1. Overview of VoMPE
VoMPE (Voice over MIDI Polyphonic Expression) analyzes voice input and then outputs polyphonic MIDI notes based on formant frequencies representing voice characteristics.
The process of voice production can be modeled by the vibration of the vocal cords and the resonance of the vocal tract. In this case, the voice spectrum is the product of the vibration spectrum of the vocal cords and the frequency characteristics of the vocal tract. Thus, the frequency characteristics of the vocal tract are called the spectral envelope. And the resonant frequencies of the vocal tract, i.e., the peak frequencies of the spectral envelope, are called formant frequencies. These are widely used in speech analysis, synthesis, and coding.
VoMPE estimates the spectral envelope of voice input using Linear Prediction Coefficients and then finds the formant frequencies. The spectral envelope is divided into bands and one band corresponds to one MIDI channel. VoMPE outputs MIDI notes that reflect formant frequencies whose amplitude is maximum in the band.
VoMPE is provided as a VST 3 plug-in for digital audio workstations and supports 16KHz, 44.1KHz, and 48KHz sampling rates. OS environment is 64bit Windows 11.
The VoMPE binary distribution is licensed under the Creative Commons Attribution 4.0 (CC BY 4.0) at no charge.
The VoMPE source code distribution is licensed under the Creative Commons Attribution-NonCommercial-ShareAlike 4.0 (CC BY-NC-SA 4.0) at no charge.
2. Operation of VoMPE
The user interface of VoMPE is shown in Fig. 1.

The line, blue dots, and blue line on the left side graph show the spectral envelope, formant frequencies, and MIDI note on/off threshold respectively. The graph on the right shows the spectral envelope over time with a color map. White dots indicate formant frequencies.
The spectral envelope, which has a maximum bandwidth of 8KHz, is divided into bands based on the formant bandwidth and the number of formant bands. Each band corresponds to one MIDI channel. The MIDI note on/off threshold indicates the amplitude of the formant frequency that triggers the MIDI note on/off.
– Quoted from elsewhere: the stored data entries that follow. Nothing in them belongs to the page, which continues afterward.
==> src/sv/ordered_array_list_top.sv <==
// Top level of the ordered array list: cell row, length register and result register.
// The list is held in a row of sixteen cells, one entry each. Every request
// (insert, delete, read or find) completes in the cycle of its transfer: the
// cells shift toward or away from their neighbors, a read selects one cell,
// and a find compares all cells at once and takes the lowest match.
// The result is registered, so it appears in the cycle after the request, and a
// new request is taken in every cycle unless a finished result is still
// waiting to be taken. The capacity register is written through its own
// channel, which is always ready.
module ordered_array_list_top (
  input  logic               clk_i,
  input  logic               rst_ni,
  input  logic               cfg_valid_i,
  output logic               cfg_ready_o,
  input  logic [4:0]         cfg_data_i,
  input  logic               in_valid_i,
  output logic               in_ready_o,
  input  logic [1:0]         req_type_i,
  input  logic [4:0]         position_i,
  input  logic signed [31:0] item_value_i,
  output logic               out_valid_o,
  input  logic               out_ready_i,
  output logic [2:0]         status_o,
  output logic signed [31:0] read_value_o,
  output logic [3:0]         found_position_o,
  output logic [4:0]         list_length_o
);

  logic                                          accept;
  logic [4:0]                                    cap_q;
  logic [oal_pkg::CNT_W-1:0]                     count_q;
  logic [oal_pkg::CNT_W-1:0]                     count_d;
  oal_pkg::cell_cmd_t                            cmd;
  logic [oal_pkg::DEPTH-1:0][oal_pkg::VAL_W-1:0] entries;
  logic [oal_pkg::DEPTH-1:0]                     match;
  oal_pkg::status_e                              status_d;
  logic [oal_pkg::VAL_W-1:0]                     read_d;
  logic [3:0]                                    found_d;
  logic                                          out_valid_q;
  logic [2:0]                                    status_q;
  logic [31:0]                                   read_q;
  logic [3:0]                                    found_q;
  logic [4:0]                                    length_q;

  assign in_ready_o  = !out_valid_q || out_ready_i;
  assign accept      = in_valid_i && in_ready_o;
  assign cfg_ready_o = 1'b1;

  oal_ctrl u_ctrl (
    .accept_i         (accept),
    .req_type_i       (req_type_i),
    .position_i       (position_i),
    .item_value_i     (item_value_i),
    .count_i          (count_q),
    .capacity_i       (cap_q),
    .entries_i        (entries),
    .match_i          (match),
    .cmd_o            (cmd),
    .count_d_o        (count_d),
    .status_o         (status_d),
    .read_value_o     (read_d),
    .found_position_o (found_d)
  );

  for (genvar g = 0; g < oal_pkg::DEPTH; g++) begin : g_cell
    logic [oal_pkg::VAL_W-1:0] left;
    logic [oal_pkg::VAL_W-1:0] right;

    if (g == 0) begin : g_first
      assign left = '0;
    end else begin : g_left
      assign left = entries[g-1];
    end

    if (g == oal_pkg::DEPTH - 1) begin : g_last
      assign right = '0;
    end else begin : g_right
      assign right = entries[g+1];
    end

    oal_cell u_cell (
      .clk_i   (clk_i),
      .rst_ni  (rst_ni),
      .idx_i   (oal_pkg::CNT_W'(g)),
      .cmd_i   (cmd),
      .left_i  (left),
      .right_i (right),
      .entry_o (entries[g]),
      .match_o (match[g])
    );
  end

  always_ff @(posedge clk_i or negedge rst_ni) begin
    if (!rst_ni) begin
      cap_q       <= 5'(oal_pkg::DEPTH);
      count_q     <= '0;
      out_valid_q <= 1'b0;
    end else begin
      if (cfg_valid_i) begin
        cap_q <= cfg_data_i;
      end
      if (accept) begin
        count_q     <= count_d;
        out_valid_q <= 1'b1;
      end else if (out_ready_i) begin
        out_valid_q <= 1'b0;
      end
    end
  end

  always_ff @(posedge clk_i) begin
    if (accept) begin
      status_q <= status_d;
      read_q   <= read_d;
      found_q  <= found_d;
      length_q <= 5'(count_d);
    end
  end

  assign out_valid_o      = out_valid_q;
  assign status_o         = status_q;
  assign read_value_o     = read_q;
  assign found_position_o = found_q;
  assign list_length_o    = length_q;

endmodule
The formant and MIDI frequency ratio indicates the pitch between the formant and MIDI note frequencies. The audio output delay shows the VoMPE audio output delay time. When the MIDI pitch bend is set to On, a pitch bend is sent before a MIDI note is played, resulting in a more accurate formant frequency. The pause button freezes the update of the left and right graphs.
Right-mouse clicking on the user interface displays UI zoom factors.
Examples of MPE synthesizer configurations
When the MIDI pitch bend is set to On, the synthesizer must be set to MPE mode. MPE configurations for Surge XT and Vital are described for reference.
Activate the MPE mode on the MPE synthesizer.
Surge XT: Set Status MPE and select Poly in the Play Mode. See Fig. 2.
Vital: Set MPE ENABLED. See Fig. 3.
Note: Vital's MPE status is not saved correctly in the DAW project file, so each time a project is started, unset and then set MPE ENABLED.
Set the number of voices to an appropriate value. Note that in some presets, the default number of voices is set to 1.


VST is a registered trademark of Steinberg Media Technologies GmbH.